OTTAWA – "Should a Crown corporation that locks out its employees continue to get its full parliamentary appropriation?" asks the Canadian Media Guild today.
In an ad appearing today in the Hill Times, Parliament Hill’s weekly newspaper, the union called on the federal government to withhold CBC’s parliamentary appropriation during the lockout. However, one wonders who’s there to read it, since Parliament is on its usual long summer break and many MPs are in their home ridings or on vacation.
"CBC management should not be using Canadians’ money to finance the lockout," said Guild president Lise Lareau in a press release. "We hear from Canadians every day who are missing their public broadcaster. They shouldn’t have to pay for the programming they are being offered right now."

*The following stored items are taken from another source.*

==> src/rtl/pendig_layer1.sv <==
// First hidden layer of the pen-digits BNN: 16 binary-weighted dot products over
// 16 unsigned 7-bit features, thresholded into 16 hidden bits by two equivalent paths.
module pendig_layer1 #(
  parameter logic [255:0] WEIGHTS = '1,
  parameter logic [175:0] THRESH  = '0
) (
  input  logic         clk,
  input  logic         rst_n,
  input  logic         in_valid,
  input  logic [111:0] feat,
  output logic         out_valid,
  output logic [175:0] acc,
  output logic [15:0]  hbits,
  output logic [15:0]  hbits_fused,
  output logic         mismatch
);

  localparam int DATA_W = 7;
  localparam int NF     = 16;
  localparam int NN     = 16;
  localparam int ACC_W  = 11;

  logic         vld_p0_q, vld_p0_d;
  logic [111:0] feat_p0_q, feat_p0_d;
  logic         vld_p1_q, vld_p1_d;
  logic [175:0] acc_p1_q, acc_p1_d;
  logic [15:0]  hbits_p1_q, hbits_p1_d;
  logic [15:0]  hbits_fused_p1_q, hbits_fused_p1_d;
  logic         mismatch_p1_q, mismatch_p1_d;

  logic [175:0] acc_c;
  logic [15:0]  ref_c;
  logic [15:0]  fus_c;

  function automatic logic signed [ACC_W-1:0] sat_acc(input logic signed [11:0] s);
    if (s > 12'sd1023)       return 11'sh3FF;
    else if (s < -12'sd1024) return 11'sh400;
    else                     return s[ACC_W-1:0];
  endfunction

  // Stage p0 -> p1: both threshold paths evaluated from the registered feature vector
  always_comb begin : comb_p0
    logic signed [11:0]      s;
    logic [10:0]             p;
    logic [10:0]             n;
    logic [11:0]             fx;
    logic signed [ACC_W-1:0] th;
    logic signed [12:0]      lhs;
    logic signed [12:0]      rhs;
    acc_c = '0;
    ref_c = '0;
    fus_c = '0;
    s     = '0;
    p     = '0;
    n     = '0;
    fx    = '0;
    th    = '0;
    lhs   = '0;
    rhs   = '0;
    for (int i = 0; i < NN; i++) begin
      s = '0;
      p = '0;
      n = '0;
      for (int j = 0; j < NF; j++) begin
        fx = {5'b0, feat_p0_q[j*DATA_W +: DATA_W]};
        if (WEIGHTS[i*NF + j]) begin
          s = s + $signed(fx);
          p = p + fx[10:0];
        end else begin
          s = s - $signed(fx);
          n = n + fx[10:0];
        end
      end
      th = $signed(THRESH[i*ACC_W +: ACC_W]);
      acc_c[i*ACC_W +: ACC_W] = sat_acc(s);
      // Reference compare uses the unsaturated sum so saturation never flips a bit
      ref_c[i] = (s >= $signed({th[ACC_W-1], th}));
      lhs = $signed({2'b00, p});
      rhs = $signed({2'b00, n}) + $signed({{2{th[ACC_W-1]}}, th});
      fus_c[i] = (lhs >= rhs);
    end
  end

  always_comb begin
    feat_p0_d        = in_valid ? feat : feat_p0_q;
    vld_p0_d         = in_valid;
    vld_p1_d         = vld_p0_q;
    acc_p1_d         = acc_p1_q;
    hbits_p1_d       = hbits_p1_q;
    hbits_fused_p1_d = hbits_fused_p1_q;
    mismatch_p1_d    = mismatch_p1_q;
    if (vld_p0_q) begin
      acc_p1_d         = acc_c;
      hbits_p1_d       = ref_c;
      hbits_fused_p1_d = fus_c;
      mismatch_p1_d    = (ref_c != fus_c);
    end
  end

  always_ff @(posedge clk or negedge rst_n) begin
    if (!rst_n) begin
      vld_p0_q         <= 1'b0;
      feat_p0_q        <= '0;
      vld_p1_q         <= 1'b0;
      acc_p1_q         <= '0;
      hbits_p1_q       <= '0;
      hbits_fused_p1_q <= '0;
      mismatch_p1_q    <= 1'b0;
    end else begin
      vld_p0_q         <= vld_p0_d;
      feat_p0_q        <= feat_p0_d;
      vld_p1_q         <= vld_p1_d;
      acc_p1_q         <= acc_p1_d;
      hbits_p1_q       <= hbits_p1_d;
      hbits_fused_p1_q <= hbits_fused_p1_d;
      mismatch_p1_q    <= mismatch_p1_d;
    end
  end

  assign out_valid   = vld_p1_q;
  assign acc         = acc_p1_q;
  assign hbits       = hbits_p1_q;
  assign hbits_fused = hbits_fused_p1_q;
  assign mismatch    = mismatch_p1_q;

endmodule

Predictably, the NDP is on board with the demand. "It is completely inappropriate to use public funds to help CBC management undermine public broadcasting," said federal NDP leader Jack Layton in the same statement. Layton has joined picket lines across the country since the beginning of the lockout, says the CMG release.
Since the lockout began on August 15, CBC management has received approximately $11 million to run all its services outside Quebec, according to the CMG.

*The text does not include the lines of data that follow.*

## src/rtl/pc_unit_pkg.sv

```systemverilog
// Shared constants for the program-counter unit: one-hot indices for the
// timing/decode vectors, IR select bit positions, and the PC action type.
// Imported by pc_unit and pc_skip_eval.
package pc_unit_pkg;

    // Timing signal indices (T0..T7)
    localparam int T0 = 0;
    localparam int T1 = 1;
    localparam int T2 = 2;
    localparam int T3 = 3;
    localparam int T4 = 4;
    localparam int T5 = 5;
    localparam int T6 = 6;
    localparam int T7 = 7;

    // Opcode decode indices (D0..D7)
    localparam int D0 = 0;
    localparam int D1 = 1;
    localparam int D2 = 2;
    localparam int D3 = 3;
    localparam int D4 = 4;
    localparam int D5 = 5;
    localparam int D6 = 6;
    localparam int D7 = 7;

    // IR[11:0] select bits for register-reference and IO skips
    localparam int SPA_B = 4;
    localparam int SNA_B = 3;
    localparam int SZA_B = 2;
    localparam int SZE_B = 1;
    localparam int SKI_B = 9;
    localparam int SKO_B = 8;

    // What the PC does at the next edge
    typedef enum logic [1:0] {
        ACT_HOLD = 2'd0,
        ACT_CLR  = 2'd1,
        ACT_LOAD = 2'd2,
        ACT_INR  = 2'd3
    } act_e;

endpackage

```

## src/rtl/pc_unit_if.sv

```systemverilog
// Bundle of control inputs and PC outputs shared between the sequencer
// (master) and the program-counter unit (slave). Clock and reset stay
// outside the bundle as plain ports.
interface pc_unit_if #(
    parameter int ADDR_W = 12,
    parameter int DATA_W = 16
);
    logic [7:0]        t;
    logic [7:0]        d;
    logic              i_bit;
    logic              e_flag;
    logic [DATA_W-1:0] ac;
    logic [DATA_W-1:0] dr;
    logic [11:0]       ir_b;
    logic [ADDR_W-1:0] ar;
    logic              fgi;
    logic              fgo;
    logic              r_int;
    logic              stall;
    logic [ADDR_W-1:0] pc;
    logic              pc_clr;
    logic              pc_inr;
    logic              pc_load;

    modport master (
        output t, d, i_bit, e_flag, ac, dr, ir_b, ar, fgi, fgo, r_int, stall,
        input  pc, pc_clr, pc_inr, pc_load
    );

    modport slave (
        input  t, d, i_bit, e_flag, ac, dr, ir_b, ar, fgi, fgo, r_int, stall,
        output pc, pc_clr, pc_inr, pc_load
    );
endinterface

```

## src/rtl/pc_skip_eval.sv

```systemverilog
// Skip-condition evaluation: ISZ zero test, register-reference and IO skips.
// Latency: purely combinational, feeds the increment request of pc_unit.
// Backpressure: none; stall gating is applied by the owner of the register.
module pc_skip_eval
    import pc_unit_pkg::*;
#(
    parameter int DATA_W = 16
) (
    input  logic [7:0]        i_t,
    input  logic [7:0]        i_d,
    input  logic              i_ibit,
    input  logic              i_e_flag,
    input  logic [DATA_W-1:0] i_ac,
    input  logic [DATA_W-1:0] i_dr,
    input  logic [11:0]       i_ir_b,
    input  logic              i_fgi,
    input  logic              i_fgo,
    output logic              o_skip
);
    logic w_ac_neg;
    logic w_isz;
    logic w_rr_skip;
    logic w_io_skip;

    assign w_ac_neg = i_ac[DATA_W-1];

    // ISZ: skip when the incremented memory word (already in DR) is zero
    assign w_isz = i_d[D6] & i_t[T6] & (i_dr == '0);

    // Register-reference skips; several select bits may be set, any hit skips
    assign w_rr_skip = i_d[D7] & ~i_ibit & i_t[T3] &
                       ((i_ir_b[SPA_B] & ~w_ac_neg)     |
                        (i_ir_b[SNA_B] &  w_ac_neg)     |
                        (i_ir_b[SZA_B] & (i_ac == '0))  |
                        (i_ir_b[SZE_B] & ~i_e_flag));

    // IO skips on input/output flag ready
    assign w_io_skip = i_d[D7] & i_ibit & i_t[T3] &
                       ((i_ir_b[SKI_B] & i_fgi) | (i_ir_b[SKO_B] & i_fgo));

    assign o_skip = w_isz | w_rr_skip | w_io_skip;

    // Timing/decode/IR bits that never qualify a skip
    logic w_unused_bits;
    assign w_unused_bits = &{1'b0, i_t[T0], i_t[T1], i_t[T2], i_t[T4], i_t[T5], i_t[T7],
                             i_d[D0], i_d[D1], i_d[D2], i_d[D3], i_d[D4], i_d[D5],
                             i_ir_b[11:10], i_ir_b[7:5], i_ir_b[0]};
endmodule

```

## src/rtl/pc_unit.sv

```systemverilog
// Program counter with clear/load/increment, priority clr > load > inr.
// Latency: one edge from qualifying timing/decode inputs to pc update.
// Backpressure: stall freezes pc and zeroes all strobes. Optional interrupt
// cycle handling is compiled in with PC_UNIT_INTR_EN.
module pc_unit
    import pc_unit_pkg::*;
#(
    parameter int              ADDR_W    = 12,
    parameter int              DATA_W    = 16,
    parameter logic [ADDR_W-1:0] RESET_VEC = '0
) (
    input  logic     clk,
    input  logic     rst_n,
    pc_unit_if.slave bus
);
    logic [ADDR_W-1:0] r_pc;
    logic              w_skip;
    logic              w_load_req;
    logic              w_inr_req;
    logic              w_clr_req;
    logic              w_fetch_inr;
    logic              w_intr_inr;
    act_e              w_act;

    pc_skip_eval #(
        .DATA_W (DATA_W)
    ) u_skip (
        .i_t      (bus.t),
        .i_d      (bus.d),
        .i_ibit   (bus.i_bit),
        .i_e_flag (bus.e_flag),
        .i_ac     (bus.ac),
        .i_dr     (bus.dr),
        .i_ir_b   (bus.ir_b),
        .i_fgi    (bus.fgi),
        .i_fgo    (bus.fgo),
        .o_skip   (w_skip)
    );

    // BUN at D4T4, BSA at D5T5 both jump to AR
    assign w_load_req = (bus.d[D4] & bus.t[T4]) | (bus.d[D5] & bus.t[T5]);

`ifdef PC_UNIT_INTR_EN
    // Interrupt cycle: T0 holds, T1 clears, T2 increments; fetch is suppressed
    assign w_fetch_inr = ~bus.r_int & bus.t[T1];
    assign w_clr_req   =  bus.r_int & bus.t[T1];
    assign w_intr_inr  =  bus.r_int & bus.t[T2];
`else
    // Interrupt flag is ignored; fetch always increments at T1
    assign w_fetch_inr = bus.t[T1];
    assign w_clr_req   = 1'b0;
    assign w_intr_inr  = 1'b0;
    logic w_unused_rint;
    assign w_unused_rint = bus.r_int;
`endif

    assign w_inr_req = w_fetch_inr | w_intr_inr | w_skip;

    // Resolve the single action for the next edge; reset and stall force HOLD
    always_comb begin
        w_act = ACT_HOLD;
        if (!rst_n || bus.stall) begin
            w_act = ACT_HOLD;
        end else if (w_clr_req) begin
            w_act = ACT_CLR;
        end else if (w_load_req) begin
            w_act = ACT_LOAD;
        end else if (w_inr_req) begin
            w_act = ACT_INR;
        end
    end

    // PC register; increment wraps naturally at the top of the address space
    always_ff @(posedge clk or negedge rst_n) begin
        if (!rst_n) begin
            r_pc <= RESET_VEC;
        end else begin
            case (w_act)
                ACT_CLR:  r_pc <= '0;
                ACT_LOAD: r_pc <= bus.ar;
                ACT_INR:  r_pc <= r_pc + {{(ADDR_W-1){1'b0}}, 1'b1};
                default:  r_pc <= r_pc;
            endcase
        end
    end

    assign bus.pc      = r_pc;
`ifdef PC_UNIT_INTR_EN
    assign bus.pc_clr  = (w_act == ACT_CLR);
`else
    assign bus.pc_clr  = 1'b0;
`endif
    assign bus.pc_load = (w_act == ACT_LOAD);
    assign bus.pc_inr  = (w_act == ACT_INR);
endmodule
```

## src/flat_wrapper.sv

```systemverilog
// flat-port wrapper written by rule: the top's interface ports become plain ports
module pc_unit_flat import pc_unit_pkg::*;
#(
    parameter int              ADDR_W    = 12,
    parameter int              DATA_W    = 16,
    parameter logic [ADDR_W-1:0] RESET_VEC = '0
)
  (clk, rst_n, bus_t, bus_d, bus_i_bit, bus_e_flag, bus_ac, bus_dr, bus_ir_b, bus_ar, bus_fgi, bus_fgo, bus_r_int, bus_stall, bus_pc, bus_pc_clr, bus_pc_inr, bus_pc_load);
  pc_unit_if #(.ADDR_W(ADDR_W), .DATA_W(DATA_W)) bus_i ();
  input  logic clk;
  input  logic rst_n;
  input wire logic [$bits(bus_i.t)-1:0] bus_t;
  input wire logic [$bits(bus_i.d)-1:0] bus_d;
  input wire logic [$bits(bus_i.i_bit)-1:0] bus_i_bit;
  input wire logic [$bits(bus_i.e_flag)-1:0] bus_e_flag;
  input wire logic [$bits(bus_i.ac)-1:0] bus_ac;
  input wire logic [$bits(bus_i.dr)-1:0] bus_dr;
  input wire logic [$bits(bus_i.ir_b)-1:0] bus_ir_b;
  input wire logic [$bits(bus_i.ar)-1:0] bus_ar;
  input wire logic [$bits(bus_i.fgi)-1:0] bus_fgi;
  input wire logic [$bits(bus_i.fgo)-1:0] bus_fgo;
  input wire logic [$bits(bus_i.r_int)-1:0] bus_r_int;
  input wire logic [$bits(bus_i.stall)-1:0] bus_stall;
  output wire logic [$bits(bus_i.pc)-1:0] bus_pc;
  output wire logic [$bits(bus_i.pc_clr)-1:0] bus_pc_clr;
  output wire logic [$bits(bus_i.pc_inr)-1:0] bus_pc_inr;
  output wire logic [$bits(bus_i.pc_load)-1:0] bus_pc_load;
  assign bus_i.t = bus_t;
  assign bus_i.d = bus_d;
  assign bus_i.i_bit = bus_i_bit;
  assign bus_i.e_flag = bus_e_flag;
  assign bus_i.ac = bus_ac;
  assign bus_i.dr = bus_dr;
  assign bus_i.ir_b = bus_ir_b;
  assign bus_i.ar = bus_ar;
  assign bus_i.fgi = bus_fgi;
  assign bus_i.fgo = bus_fgo;
  assign bus_i.r_int = bus_r_int;
  assign bus_i.stall = bus_stall;
  assign bus_pc = bus_i.pc;
  assign bus_pc_clr = bus_i.pc_clr;
  assign bus_pc_inr = bus_i.pc_inr;
  assign bus_pc_load = bus_i.pc_load;
  pc_unit #(.ADDR_W(ADDR_W), .DATA_W(DATA_W), .RESET_VEC(RESET_VEC)) u_core (.clk(clk), .rst_n(rst_n), .bus(bus_i));
endmodule
```

## config.mk

```make
export PLATFORM = sky130hd
export DESIGN_NAME = pc_unit_flat
export DESIGN_NICKNAME = d
export VERILOG_FILES = /design/src/rtl/pc_unit_pkg.sv /design/src/rtl/pc_unit_if.sv /design/src/rtl/pc_skip_eval.sv /design/src/rtl/pc_unit.sv /design/src/flat_wrapper.sv
export SDC_FILE = /design/constraint.sdc
export NUM_CORES = 1
export LEC_CHECK = 0
export CORE_ASPECT_RATIO = 1.5
export CORE_MARGIN = 3
export CORE_UTILIZATION = 28
export CTS_BUF_LIST = sky130_fd_sc_hd__clkbuf_4
export DETAILED_ROUTE_END_ITERATION = 7
export GPL_TIMING_DRIVEN = 0
export PLACE_DENSITY = 0.78
export SKIP_CTS_REPAIR_TIMING = 1
export SLEW_MARGIN = 20
export SYNTH_ARGS = -nofsm -noshare
export SYNTH_HDL_FRONTEND = slang
export SYNTH_SLANG_ARGS = --single-unit
```

## constraint.sdc

```tcl
create_clock -name clk -period 1.7 [get_ports clk]
set_input_delay 0.255 -clock clk [delete_from_list [all_inputs] [get_ports clk]]
set_output_delay 0.255 -clock clk [all_outputs]
set_load 0.03 [all_outputs]
```

==> results by group, run 1 <==
Clocking
  – Clk buf depth: 2
  – CTS Buf Count: 3
  – Reg clk slew, reported paths: around 0.080 ns
  – Clock root buffer: clkbuf_4
  – CTS sink count: 12
  – H-tree Lvls: 1
  – Later-pin clock latency in the skew report: between 0.2 and 0.3 ns
  – CTS tree: done

Power and ir drop
  – Pwr per Cell Area: 627 mW/mm2
  – Max rail drop VDD: just over 0.5 mV
  – Pleak: 0.000890 uW

STA
  – Period minus WS final: 2.15 ns
  – Worst Setup Slack, final: -0.453 ns
  – Period utilization: 127%
  – Max Freq: approximately 460 MHz
  – Worst Max-Slew Pin Slew: between 0.5 and 0.6 ns
  – Fin Clk Skew: 0.00574 ns
  – Hold Vio Cnt, Final: 0
  – Endpoints failing setup: 14
  – Final max-slew violation count: 0
  – RSZ-0062 raised after global routing: true
  – Max-slew headroom: roughly three fifths

Synth
  – Yosys top cell by area: dfrtp_1
  – Distinct cell type count of the synthesized netlist: 41
  – Yosys warns: 0
  – Synthesized flop and latch total: 12
  – Area contributors post-synth: dfrtp_1 30%, and3_1 5.6%, nor2_1 5.2%, a211oi_1 4.5%, nor3_1 3.5%
  – Syn_area_per_cell: ~8 um2
  – Top FF cell, synth: dfrtp_1
  – Synth Net Count: a little over 200
  – EDFF count, synth: 0
  – Asr flop ratio synth: between 90% and 100%
  – Cell area after synthesis: about 0.001 mm2
  – Seq/Total Area, Yosys: approximately 30%
  – Cells after Synth: ~120
  – Post-synth top area share: between 20 and 30%

Global routing
  – Initial antenna violation count: 0
  – Largest net degree at the start of global routing: 15
  – Global route overflow: 0
  – Vias in the first global route: between 1000 and 1500
  – First-pass GRT wire length: between 5 and 6 mm
  – GR Util All Layers: about 16%

Final layout
  – Nets: a little under 300
  – Register Area: approximately 300 um2
  – Most frequent cells in the layout: 63 x clkdlybuf4s50_1, 14 x nor2_1, 12 x dfrtp_1, 11 x dlymetal6s2s_1, 8 x nand2_1
  – Largest register FFs: 12
  – Finished Core Util: about three fifths
  – Final instance area: 0.00201 mm2
  – Multi-input gate area: just over 700 um2
  – Post-route insts no fill: 254
  – Antenna cells: 0
  – Layout cells sized above 1: between 15 and 20%
  – Area grow syn2layout: 99.5%
  – Commonest non-fill, non-tap cell in the layout: clkdlybuf4s50_1
  – Fill cell count: roughly 310

Worst setup path
  – Crit-path max FO: 6
  – CP Launch Type: primary input
  – Critical path endpoint category: primary output
  – CP Data Required Time: around 1.4 ns
  – Critical path arrival: 1.90 ns
  – Worst setup path class: primary input to primary output

Routing
  – Initial DRC count: 25
  – Routed wire length per instance: about 16 um
  – Via-per-instance ratio: 5.35
  – Routed wire length: about 3.9 mm
  – TritonRoute pass-1 iters: 4
  – Vias: roughly 1400
  – Antenna Nets Post-Route: 0
  – Post-route DRC: 0

Place
  – Gp weighted congestion: about 0.8
  – Placed cell area: around 0.0019 mm2
  – Dpl hpwl: 2.99 mm
  – Placed cell count: ~250
  – Pre-CTS WS: -1.39 ns
  – PortBufs: a little under 80

Die
  – I/O Pins: 95
  – Initial core utilization: between 20% and 30%
  – Row Count: 26
  – Die Y: 79.5 um
  – Core area: 0.00345 mm2
  – Die W: approximately 55 um
  – Die area: between 0.004 and 0.005 mm2

Outcome
  – Status: finished with violations
  – Violated checks: setup timing

Min path
  – Hold WC Path Type: primary input to asynchronous set/reset pin

Run
  – Max-Cap Viols: 0
final cells by class:
class                           count  area share [%]
Sequential cell                    12            14.9
Multi-Input combinational cell    100            35.8
Buffer                              9            2.98
Inverter                            3           0.559
Clock buffer                        3            1.12
Timing Repair Buffer               85            42.0
Tap cell                           42            2.61
power breakdown:
part	switching [uW]	leakage, uW	internal, uW
registers	70.9	0.000141	342
logic	321	0.000736	348
clock network	101	0.0000138	82.0
total	492	0.000890	772
cells in the mapped netlist (2+ instances only):
cell type,n
nor2_1,14
a311oi_1,3
dfrtp_1,12
nand2_1,8
or4_1,2
inv_1,3
nand3_1,3
a22oi_1,3
clkbuf_1,5
nand4_1,4
or3_1,5
o22a_1,2
nor4_1,4
buf_4,2
a21oi_1,3
a41o_1,2
and3_1,9
a211oi_1,6
o21ai_0,5
nor2b_1,2
nor3_1,7
cells by family (layout without fill, tap and decap cells):
family / Yosys count / in the layout / share of synthesized area [%]
and+or+nand+nor: 66 / 66 / 38.5
adders and majority gates: 1 / 1 / 1.24
DFF: 12 / 12 / 29.7
muxes: 1 / 1 / 1.12
AOI/OAI and AO/OA: 31 / 31 / 22.9
buffers and inverters: 12 / 100 / 6.07
other: 1 / 1 / 0.371
final timing paths:
check	from	depth (start not counted)	to	slack [ns]
worst min register to register	u_core.bus.pc[6]$_DFFE_PN0P_	1	u_core.bus.pc[6]$_DFFE_PN0P_	0.58
min in group clk	bus_ar[6]	3	u_core.bus.pc[6]$_DFFE_PN0P_	0.56
worst min-delay path	rst_n	2	u_core.bus.pc[8]$_DFFE_PN0P_	0.55
max in group asynchronous	rst_n	2	u_core.bus.pc[6]$_DFFE_PN0P_	0.77
worst max register to register	u_core.bus.pc[0]$_DFFE_PN0P_	6	u_core.bus.pc[10]$_DFFE_PN0P_	0.05
worst max-delay path	bus_ac[2]	8	bus_pc_inr	-0.45
worst max-delay path, stage by stage:
cell and delay [ns]:
clkbuf_2 0.08, or4_4 0.54, nor4_4 0.27, nand4_1 0.17
nand4b_4 0.16, buf_8 0.13, and3_4 0.17, buf_6 0.12
routing by layer:
layer	global-route usage (%)	wire length, um	vias up
met5	0	0	-
met4	5.84	61	0
met3	4.11	467	6
met2	28.8	2020	70
met1	17.9	1390	627
li1	-	-	656
metrics by stage:
stage / hold WS (ns) / power, uW / TNS, ns
2_1_floorplan: -0.0406 / 720 / -0.305
3_3_place_gp: 0.546 / 1050 / -10.33
3_5_place_dp: 0.560 / 1060 / -10.78
4_1_cts: 0.390 / 1240 / -7.33
5_1_grt: 0.586 / 1340 / -2.95
6_report: 0.546 / 1260 / -1.68
Note: power is estimated with default switching activity, not from simulation.
==> run 2, diff against run 1 <==
Settings changed: MAX_ROUTING_LAYER set to met4, SLEW_MARGIN 20 to unset.
==> results of run 2 <==
No change in the layout: final DEF, timing and power equal those of run 1.
Main changes from that run: final weighted congestion in routability-driven placement 0.784 -> 0.795; overall routing resource usage 16.3% -> 16.7%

“Unless the federal government intervenes, CBC management will continue to bank this money each week for as long as the lockout lasts,” says the release.
According to the union’s ad, a senior manager was heard to say before the lockout began: "as soon as (employees) are out, we are in a cash positive position, and the revenue continues to come in and the parliamentary allotment continues."
This manager was not named.
"It is immoral to let the managers of a Crown corporation turn their lockout into a profit centre," concludes the ad.
The Canadian Media Guild believes the money should be held in trust until the end of the lockout and used to expand local and regional programming once CBC employees are back to work.